(What the task asks) Among the records, which lines include "those"? List them.

------ Data section ------

## src/rtl/positional_list_engine_top_assert.svh

```systemverilog
// assertion macros shared by the list engine
`ifndef POSITIONAL_LIST_ENGINE_TOP_ASSERT_SVH
`define POSITIONAL_LIST_ENGINE_TOP_ASSERT_SVH

// checked only outside reset
`define PLE_ASSERT(lbl, prop, msg) \
  lbl: assert property (@(posedge clk_i) disable iff (!rst_ni) prop) else $error(msg);

// checked at every edge, reset included
`define PLE_ASSERT_ALWAYS(lbl, prop, msg) \
  lbl: assert property (@(posedge clk_i) prop) else $error(msg);

`endif

```

## src/rtl/ple_pkg.sv

```systemverilog
`default_nettype none

package ple_pkg;

  typedef enum logic [1:0] {
    CMD_INSERT = 2'd0,
    CMD_DELETE = 2'd1,
    CMD_GET    = 2'd2,
    CMD_LOCATE = 2'd3
  } ple_cmd_e;

  localparam int unsigned KeyW = 8;
  localparam int unsigned PosW = 5;

  typedef struct packed {
    ple_cmd_e            cmd;
    logic [PosW-1:0]     position;
    logic [KeyW-1:0]     key;
  } ple_in_t;

  typedef struct packed {
    logic                ok;
    logic [KeyW-1:0]     value;
    logic [PosW-1:0]     found_at;
    logic [PosW-1:0]     length;
    logic                empty_res;
  } ple_out_t;

  // per-cell control, decoded once per beat by the top level
  typedef struct packed {
    logic                live;
    logic                sel;
    logic                load;
    logic                take_left;
    logic                take_right;
    logic [KeyW-1:0]     key;
  } ple_cell_ctl_t;

endpackage

`default_nettype wire

```

## src/rtl/ple_cell.sv

```systemverilog
`default_nettype none

module ple_cell (
  input  logic                                clk_i,
  input  ple_pkg::ple_cell_ctl_t              ctl_i,
  input  logic [ple_pkg::KeyW-1:0]            left_i,
  input  logic [ple_pkg::KeyW-1:0]            right_i,
  output logic [ple_pkg::KeyW-1:0]            slot_o,
  output logic                                match_o,
  output logic [ple_pkg::KeyW-1:0]            rd_o
);
  import ple_pkg::*;

  logic [KeyW-1:0] slot_q;
  logic [KeyW-1:0] slot_d;

  always_comb begin
    slot_d = slot_q;
    if (ctl_i.load) begin
      slot_d = ctl_i.key;
    end else if (ctl_i.take_left) begin
      slot_d = left_i;
    end else if (ctl_i.take_right) begin
      slot_d = right_i;
    end
  end

  // key storage carries no reset
  always_ff @(posedge clk_i) begin
    slot_q <= slot_d;
  end

  assign slot_o  = slot_q;
  assign match_o = ctl_i.live && (slot_q == ctl_i.key);
  assign rd_o    = slot_q & {KeyW{ctl_i.sel}};

endmodule

`default_nettype wire

```

## src/rtl/ple_pick.sv

```systemverilog
`default_nettype none

module ple_pick #(
  parameter int unsigned N = 16
) (
  input  logic [N-1:0]            hit_i,
  output logic                    any_o,
  output logic [$clog2(N)-1:0]    idx_o
);
  import ple_pkg::*;

  localparam int unsigned IdxW = $clog2(N);

  logic [N-1:0] first;

  // isolate lowest set bit
  assign first = hit_i & (~hit_i + N'(1));
  assign any_o = |hit_i;

  always_comb begin
    idx_o = '0;
    for (int unsigned i = 0; i < N; i++) begin
      if (first[i]) begin
        idx_o = idx_o | IdxW'(i);
      end
    end
  end

endmodule

`default_nettype wire

```

## src/rtl/positional_list_engine_top.sv

```systemverilog
// ordered list of byte keys, 1-based positions, up to CAPACITY entries
//
// input channel: in_valid_i / in_stall_o carry one command beat
// (cmd, position, key); a beat is taken when valid is high and stall low
// output channel: out_valid_o / out_stall_i carry one result beat per
// command (ok, value, found_at, length, empty_res)
//
// every command finishes in one cycle: the keys live in a row of cells
// that shift toward or away from their neighbors together, every cell
// compares its key against the locate key at once, and a lowest-bit
// pick names the first match; the result shows one cycle after the
// command beat and a new command may be taken every cycle
//
// the result sits in an output register; while the receiver stalls and a
// result is waiting, in_stall_o is high and nothing is taken
//
// reset clears the entry count and the output valid; key cells are not
// cleared, entries at or above the count are never read
`include "positional_list_engine_top_assert.svh"

`default_nettype none

module positional_list_engine_top #(
  parameter int unsigned CAPACITY = 16
) (
  input  logic               clk_i,
  input  logic               rst_ni,
  input  logic               in_valid_i,
  output logic               in_stall_o,
  input  ple_pkg::ple_in_t   in_beat_i,
  output logic               out_valid_o,
  input  logic               out_stall_i,
  output ple_pkg::ple_out_t  out_beat_o
);
  import ple_pkg::*;

  localparam int unsigned CntW = $clog2(CAPACITY + 1);
  localparam int unsigned IdxW = $clog2(CAPACITY);
  // compare width roomy enough for position, count and count + 1
  localparam int unsigned CmpW = ((CntW > PosW) ? CntW : PosW) + 1;

  // entry count
  logic [CntW-1:0] count_q;
  logic [CntW-1:0] count_d;

  // output register
  logic     out_valid_q;
  ple_out_t out_q;
  ple_out_t res;

  logic acc;
  logic [CmpW-1:0] pos_w;
  logic [CmpW-1:0] cnt_w;
  logic [CmpW-1:0] len_w;
  logic ins_ok;
  logic del_ok;
  logic get_ok;
  logic do_ins;
  logic do_del;
  logic do_get;
  logic is_loc;

  // cell row wiring
  logic [KeyW-1:0]     slot   [CAPACITY];
  logic [KeyW-1:0]     rd     [CAPACITY];
  logic [CAPACITY-1:0] match;
  ple_cell_ctl_t       ctl    [CAPACITY];
  logic [KeyW-1:0]     rd_any;

  logic            hit;
  logic [IdxW-1:0] hit_idx;
  logic [CmpW-1:0] found_w;

  assign in_stall_o = out_valid_q && out_stall_i;
  assign acc        = in_valid_i && !in_stall_o;

  assign pos_w = CmpW'(in_beat_i.position);
  assign cnt_w = CmpW'(count_q);

  // range checks against the count before the command
  assign ins_ok = (pos_w != '0) && (pos_w <= cnt_w + CmpW'(1))
               && (cnt_w < CmpW'(CAPACITY));
  assign del_ok = (pos_w != '0) && (pos_w <= cnt_w);
  assign get_ok = del_ok;

  always_comb begin
    do_ins = 1'b0;
    do_del = 1'b0;
    do_get = 1'b0;
    is_loc = 1'b0;
    unique case (in_beat_i.cmd)
      CMD_INSERT: do_ins = ins_ok;
      CMD_DELETE: do_del = del_ok;
      CMD_GET:    do_get = get_ok;
      CMD_LOCATE: is_loc = 1'b1;
      default:    is_loc = 1'b0;
    endcase
  end

  // the row of cells, each handed its neighbors' keys every cycle
  for (genvar i = 0; i < CAPACITY; i++) begin : g_cell
    localparam logic [CmpW-1:0] Iw = CmpW'(i);
    logic [KeyW-1:0] left_key;
    logic [KeyW-1:0] right_key;

    if (i == 0) begin : g_head
      assign left_key = '0;
    end else begin : g_mid_l
      assign left_key = slot[i-1];
    end

    if (i == CAPACITY - 1) begin : g_tail
      assign right_key = '0;
    end else begin : g_mid_r
      assign right_key = slot[i+1];
    end

    always_comb begin
      ctl[i].live       = Iw < cnt_w;
      ctl[i].sel        = (Iw + CmpW'(1)) == pos_w;
      // insert: the slot at the position takes the key, those past it shift up
      ctl[i].load       = acc && do_ins && ((Iw + CmpW'(1)) == pos_w);
      ctl[i].take_left  = acc && do_ins && (Iw >= pos_w);
      // delete: the slot at the position and those past it pull down
      ctl[i].take_right = acc && do_del && ((Iw + CmpW'(1)) >= pos_w);
      ctl[i].key        = in_beat_i.key;
    end

    ple_cell u_cell (
      .clk_i   (clk_i),
      .ctl_i   (ctl[i]),
      .left_i  (left_key),
      .right_i (right_key),
      .slot_o  (slot[i]),
      .match_o (match[i]),
      .rd_o    (rd[i])
    );
  end

  // get: only the selected cell drives its key, the rest give zero
  always_comb begin
    rd_any = '0;
    for (int unsigned i = 0; i < CAPACITY; i++) begin
      rd_any = rd_any | rd[i];
    end
  end

  // locate: first live cell holding the key
  ple_pick #(
    .N (CAPACITY)
  ) u_pick (
    .hit_i (match),
    .any_o (hit),
    .idx_o (hit_idx)
  );

  assign found_w = hit ? (CmpW'(hit_idx) + CmpW'(1)) : '0;

  always_comb begin
    count_d = count_q;
    if (acc && do_ins) begin
      count_d = count_q + CntW'(1);
    end else if (acc && do_del) begin
      count_d = count_q - CntW'(1);
    end
  end

  // count widened so the 5-bit length field can always be sliced from it
  assign len_w = CmpW'(count_d);

  always_comb begin
    res.ok        = do_ins || do_del || do_get || is_loc;
    res.value     = do_get ? rd_any : '0;
    res.found_at  = is_loc ? found_w[PosW-1:0] : '0;
    res.length    = len_w[PosW-1:0];
    res.empty_res = (count_d == '0);
  end

  always_ff @(posedge clk_i or negedge rst_ni) begin
    if (!rst_ni) begin
      count_q     <= '0;
      out_valid_q <= 1'b0;
    end else begin
      count_q <= count_d;
      if (acc) begin
        out_valid_q <= 1'b1;
      end else if (!out_stall_i) begin
        out_valid_q <= 1'b0;
      end
    end
  end

  always_ff @(posedge clk_i) begin
    if (acc) begin
      out_q <= res;
    end
  end

  assign out_valid_o = out_valid_q;
  assign out_beat_o  = out_q;

  `PLE_ASSERT(a_count_bound, CmpW'(count_q) <= CmpW'(CAPACITY), "count past capacity")
  `PLE_ASSERT(a_ins_grows, (acc && do_ins) |=> (count_q == $past(count_q) + CntW'(1)), "insert count")
  `PLE_ASSERT(a_idle_holds, !acc |=> $stable(count_q), "count moved without a beat")
  `PLE_ASSERT(a_result_follows, acc |=> out_valid_q, "accepted beat gave no result")

endmodule

`default_nettype wire
```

------

(Result below)
      // insert: the slot at the position takes the key, those past it shift up
      // delete: the slot at the position and those past it pull down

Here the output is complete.